Mr. Booker wanted to classify his endeavor as science because he craved the certainty of science. Just as Galileo’s laws of falling bodies came to be accepted by everyone who understands physics, so Booker’s laws of storytelling will come to be accepted by everyone who understands stories. And, of course, anyone who does not accept them does not understand stories, as our true Scotsmen might explain.

This was important to Mr. Booker because he had opinions that went beyond the world of literature. Having established his theory of storytelling as science, he could use it to prove that Margaret Thatcher was good and Tony Blair was bad. When we said that three quarters of the book was a fascinating exercise in the philosophy of literature, we had to except the last quarter of the book, which is sheer political crankiness, in which Mr. Booker applies his archetypal plots to recent history to show how they prove that Tories are right.

This is what happens when a crank devotes half his life to his pet hypothesis: he begins to think he has found the skeleton key to everything, that he has picked all the locks and opened up all the hidden mysteries of the universe. Homer and Shakespeare are not enough: his theory must explain all of human behavior. Perhaps it is a window into the very mind of God, and creation itself proceeded according to laws laid down by Christopher Booker.

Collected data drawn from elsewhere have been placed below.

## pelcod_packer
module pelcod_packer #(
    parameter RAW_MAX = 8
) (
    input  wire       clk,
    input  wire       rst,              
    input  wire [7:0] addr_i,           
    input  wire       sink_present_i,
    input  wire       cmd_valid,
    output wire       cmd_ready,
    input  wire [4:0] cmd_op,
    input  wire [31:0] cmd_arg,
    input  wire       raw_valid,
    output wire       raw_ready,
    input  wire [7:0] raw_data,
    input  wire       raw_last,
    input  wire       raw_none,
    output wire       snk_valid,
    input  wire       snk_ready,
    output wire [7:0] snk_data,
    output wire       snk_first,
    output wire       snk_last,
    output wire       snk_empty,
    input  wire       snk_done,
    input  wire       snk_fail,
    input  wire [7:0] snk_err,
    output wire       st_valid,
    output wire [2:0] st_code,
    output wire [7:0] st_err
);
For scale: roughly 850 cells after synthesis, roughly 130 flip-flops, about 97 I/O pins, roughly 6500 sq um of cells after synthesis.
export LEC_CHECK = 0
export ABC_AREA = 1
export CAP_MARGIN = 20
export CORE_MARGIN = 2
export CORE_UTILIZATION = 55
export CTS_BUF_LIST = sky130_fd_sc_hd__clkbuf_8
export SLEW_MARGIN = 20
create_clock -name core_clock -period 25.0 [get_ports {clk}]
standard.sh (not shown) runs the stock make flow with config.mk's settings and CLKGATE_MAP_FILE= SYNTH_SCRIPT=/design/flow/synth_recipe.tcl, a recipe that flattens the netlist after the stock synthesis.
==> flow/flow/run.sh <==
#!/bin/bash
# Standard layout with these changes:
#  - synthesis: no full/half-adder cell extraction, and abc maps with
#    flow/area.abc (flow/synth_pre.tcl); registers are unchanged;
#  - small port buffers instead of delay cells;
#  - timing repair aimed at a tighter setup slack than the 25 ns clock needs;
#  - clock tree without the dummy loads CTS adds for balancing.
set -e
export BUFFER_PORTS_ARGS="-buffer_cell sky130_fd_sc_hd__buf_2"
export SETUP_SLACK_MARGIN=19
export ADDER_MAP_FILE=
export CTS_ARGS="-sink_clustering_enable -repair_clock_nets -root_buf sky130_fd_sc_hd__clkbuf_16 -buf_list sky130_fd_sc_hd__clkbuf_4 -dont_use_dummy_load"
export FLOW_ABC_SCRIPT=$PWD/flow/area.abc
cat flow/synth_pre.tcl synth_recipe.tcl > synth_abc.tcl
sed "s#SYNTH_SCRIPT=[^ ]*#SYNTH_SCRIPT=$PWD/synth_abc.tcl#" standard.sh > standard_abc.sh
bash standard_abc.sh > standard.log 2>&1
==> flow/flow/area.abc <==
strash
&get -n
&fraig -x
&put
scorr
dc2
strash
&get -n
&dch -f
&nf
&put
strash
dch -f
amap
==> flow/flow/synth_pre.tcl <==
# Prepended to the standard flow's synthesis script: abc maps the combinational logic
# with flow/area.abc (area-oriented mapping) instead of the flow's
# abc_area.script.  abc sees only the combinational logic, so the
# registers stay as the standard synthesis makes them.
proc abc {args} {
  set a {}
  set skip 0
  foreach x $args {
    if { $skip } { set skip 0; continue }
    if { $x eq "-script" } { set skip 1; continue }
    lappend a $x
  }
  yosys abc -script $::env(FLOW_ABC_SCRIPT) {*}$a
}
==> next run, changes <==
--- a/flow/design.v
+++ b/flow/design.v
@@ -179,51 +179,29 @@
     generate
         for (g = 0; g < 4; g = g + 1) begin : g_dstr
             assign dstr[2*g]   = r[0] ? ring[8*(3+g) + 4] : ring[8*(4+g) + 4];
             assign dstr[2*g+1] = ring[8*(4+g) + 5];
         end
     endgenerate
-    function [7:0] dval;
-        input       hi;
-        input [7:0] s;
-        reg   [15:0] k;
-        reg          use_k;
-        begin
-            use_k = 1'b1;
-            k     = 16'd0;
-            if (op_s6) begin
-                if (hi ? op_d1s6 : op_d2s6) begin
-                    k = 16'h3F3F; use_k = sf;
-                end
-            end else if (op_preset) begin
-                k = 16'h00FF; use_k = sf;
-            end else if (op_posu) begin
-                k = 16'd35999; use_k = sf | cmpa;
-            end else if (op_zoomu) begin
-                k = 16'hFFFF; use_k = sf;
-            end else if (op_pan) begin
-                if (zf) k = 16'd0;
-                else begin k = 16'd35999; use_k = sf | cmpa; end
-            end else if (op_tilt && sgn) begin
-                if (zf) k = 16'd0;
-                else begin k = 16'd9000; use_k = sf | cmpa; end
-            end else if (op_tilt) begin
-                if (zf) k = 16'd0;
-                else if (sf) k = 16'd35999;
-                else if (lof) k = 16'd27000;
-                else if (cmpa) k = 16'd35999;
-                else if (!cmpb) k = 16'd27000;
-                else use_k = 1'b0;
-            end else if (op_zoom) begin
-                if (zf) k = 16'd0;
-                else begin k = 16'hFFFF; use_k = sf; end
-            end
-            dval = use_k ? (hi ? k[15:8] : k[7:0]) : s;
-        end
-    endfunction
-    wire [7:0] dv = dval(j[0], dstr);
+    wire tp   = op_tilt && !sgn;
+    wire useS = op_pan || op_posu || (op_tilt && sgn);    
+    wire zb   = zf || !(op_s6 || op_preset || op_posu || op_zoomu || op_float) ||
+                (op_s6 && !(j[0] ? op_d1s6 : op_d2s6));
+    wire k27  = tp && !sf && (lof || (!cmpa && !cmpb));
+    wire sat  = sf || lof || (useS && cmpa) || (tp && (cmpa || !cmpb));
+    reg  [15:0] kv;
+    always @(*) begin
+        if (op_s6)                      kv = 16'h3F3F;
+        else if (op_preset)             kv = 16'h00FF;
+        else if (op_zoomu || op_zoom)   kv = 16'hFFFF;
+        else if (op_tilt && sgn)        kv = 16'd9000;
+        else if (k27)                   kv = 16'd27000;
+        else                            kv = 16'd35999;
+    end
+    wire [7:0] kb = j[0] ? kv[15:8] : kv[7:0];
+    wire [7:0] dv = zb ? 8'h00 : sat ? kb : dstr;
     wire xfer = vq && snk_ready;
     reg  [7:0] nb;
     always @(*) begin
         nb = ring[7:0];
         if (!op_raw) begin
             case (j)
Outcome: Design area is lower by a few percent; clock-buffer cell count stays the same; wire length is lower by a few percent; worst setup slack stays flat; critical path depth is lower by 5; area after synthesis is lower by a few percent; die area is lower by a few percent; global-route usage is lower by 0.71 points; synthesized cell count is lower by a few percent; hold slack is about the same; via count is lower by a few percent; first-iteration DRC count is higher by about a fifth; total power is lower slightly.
This is an optimization exercise on Yosys and OpenROAD, whose aim is small area, a short achievable clock period and few clock cycles per item, not a production implementation.
The RTL was checked by simulation tests, not by an equivalence proof against the original design.

==> flow/design.v, too long to show whole: its modules and the start of the top module <==
// module otsu_threshold: 387 lines
// module otsu_mul_k: 175 lines
// module otsu_mul_hkd: 467 lines
// module otsu_mul_den: 225 lines
// module otsu_mul_sq: 315 lines
// module otsu_mul_x: 617 lines
module otsu_threshold (
    input  wire        clk,
    input  wire        rst,         
    input  wire        in_valid,
    output wire        in_ready,
    input  wire [31:0] in_data,
    input  wire        in_last,     
    input  wire [1:0]  in_count,    
    output wire        out_valid,
    input  wire        out_ready,
    output wire [7:0]  out_level
);
  // ...
==> flow/run.sh <==
#!/bin/bash
# synth_recipe.tcl (not shown) runs the flow's synth.tcl, then flattens the netlist and writes it again
# the make line also repeats each setting of config.mk as NAME=value (left out here)
make -C /OpenROAD-flow-scripts/flow DESIGN_CONFIG=/design/flow/config.mk WORK_HOME=/design/flow/orfs CLKGATE_MAP_FILE= SYNTH_SCRIPT=/design/flow/synth_recipe.tcl finish
==> flow/config.mk <==
export PLATFORM = sky130hd
export DESIGN_NAME = otsu_threshold
export DESIGN_NICKNAME = otsu_threshold
export VERILOG_FILES = /design/flow/design.v
export SDC_FILE = /design/flow/constraint.sdc
export NUM_CORES = 8
export LEC_CHECK = 0
export CAP_MARGIN = 20
export CORE_MARGIN = 2
export CORE_UTILIZATION = 30
export PLACE_DENSITY = 0.45
export SLEW_MARGIN = 20
==> flow/constraint.sdc <==
create_clock -name core_clock -period 45.0 [get_ports {clk}]
set_input_delay 9.0000 -clock core_clock [delete_from_list [all_inputs] [get_ports {clk}]]
set_output_delay 9.0000 -clock core_clock [all_outputs]
set_load 0.01 [all_outputs]
==> results.txt, run 1 <==
* Outcome: complete, but fails checks
* Causes of the layout check failure: antenna rules
* RD Place Congestion at 1.08
* Crit path top cell by count: fa_1
* Number of vias after detailed routing at 216000
* Leading cell type by number of instances after synthesis: and2_1
* Min setup slack post-route at 30.08 ns
* Final antenna diode count at 216
* Count of different cell masters after synthesis at 123
* Die Wd at 929 um
* Area occupied by registers at 82000 um2
* CTS clk-pin slew, worst paths at 0.06 ns
* Number of H-tree levels at 5
* All-Layer GR Usage at 30.7%
* Starting utilization of the core area at 30.1%
* Post-synthesis cell type with the largest combined area: dfxtp_1
* Leading cell type in the layout, fill and taps excluded: and2_1
* WL/cell at 35.7 um
* Share of the clock period used by the worst path at 33.1%
* Sequential fraction of total cell area at 28.3%
* Type of element capturing the critical path: flip-flop
* Registers with the most flip-flops: g_bin.q (3072), facc (70), ft (70)
* Fill cell count at 87800
* Synth cell count leaders: and2_1 (3932), dfxtp_1 (3170), ha_1 (2840)
* Initial drt markers at 27000
* Most area-consuming cells after synthesis: dfxtp_1 (25%), fa_1 (15%), ha_1 (14%)
* Fraction of synthesized cell area taken by the top area cell type at 24.7%
* Number of buffers inserted for hold repair after clock tree synthesis at 0
* Startpoint of the tightest hold check path: b3[12]$_SDFFCE_PP0P_
* Post-DRT Antenna Nets at 1
* Non-clock buffer share at 2.00%
* Multiplexer fraction of the synthesized cell area at 1.18%
* Count of maximum capacitance violations at 0
* Clk root buf: clkbuf_16
* Yosys reg bits at 3788
* Most used flip-flop cell after synthesis: dfxtp_1
* Slowest cell on crit path: nor3_4
* Grt total ovfl at 0
* TritonCTS clock tree: yes
* Uppermost layer routed: met5
Testbench counts, summed over its fixed seeds: cycles 48,848, images 64.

This all comes of confusing philosophy with science. A scientist might be able to point out which parts of the brain are active when the mouth is telling a story, but why we tell stories is, for the present at least, a question both too basic and too messy for science. A philosopher may tackle it and produce some pretty arguments; but an honest philosopher (of whom there must be a few) would admit that those pretty arguments have not closed the debate. This is not to say that there are not uncertainties and debates and fistfights in science, but that is science in an intermediate stage. Science aims at the kind of certainty that philosophy can never reach. That is what makes the word “science” so attractive to cranks. To them it implies that the debate is closed: I am right and you are either convinced or a fool.

It is easy to dismiss cranks as not worth our time (unless they are entertainingly bonkers). But once in a while a crank, thinking he is doing science, produces some good philosophy. This is what happened with Mr. Booker. His analysis of how stories work is often persuasive, and his suggestions as to why we tell so many similar stories are at least interesting; how persuasive they are will depend on what you think of his idol Jung. Because he was a crank by nature, Mr. Booker could not resist extending his analysis to prove scientifically that Tony Blair was a puer aeternus, incapable of growth or resolution, and thus representative of the failure of Britain’s story after Thatcher. But ignore the crankiness—everything after the chapter heading “Into the Real World”—and there is much to admire.

Cranks do themselves no favors when they insist that their work is solid science. We are much more likely to accept unorthodox suggestions if they are offered as suggestions, with persuasive arguments that nevertheless admit that a reasonable reader could reach different conclusions.

But meanwhile, we reasonable readers can afford to be a little indulgent to the cranks. The ones who misunderstand the fundamentals can be dismissed at once—the flat-earthers, the astrologers, the peddlers of perpetual motion. But the ones who just confuse philosophy with science may have some interesting philosophy to show us.

Comments

  1. tom says:

    Mox nix. That’s why I read only murder mysteries.

  2. Belfry Bat says:

    Out of curiosity, this telling of the intellectual tragedy of Cranky Booker, which of the seven archetypal stories does it embody?

    • Dr. Boli says:

      “Voyage and Return.” After his epic adventure of running through the great stories of the Western tradition, he ends up where he started. Specifically, the lesser “sentimental” version of Voyage and Return, in which the hero returns to the place where he began without the “colossal transformation” that marks the archetypal Voyage and Return plot, the one that “enables him to reach Self-realization.” He has “failed the test and must remain trapped in the ego forever.”

      If you write a 728-page book in which you set off dozens of petards, you are bound to have a few accidents.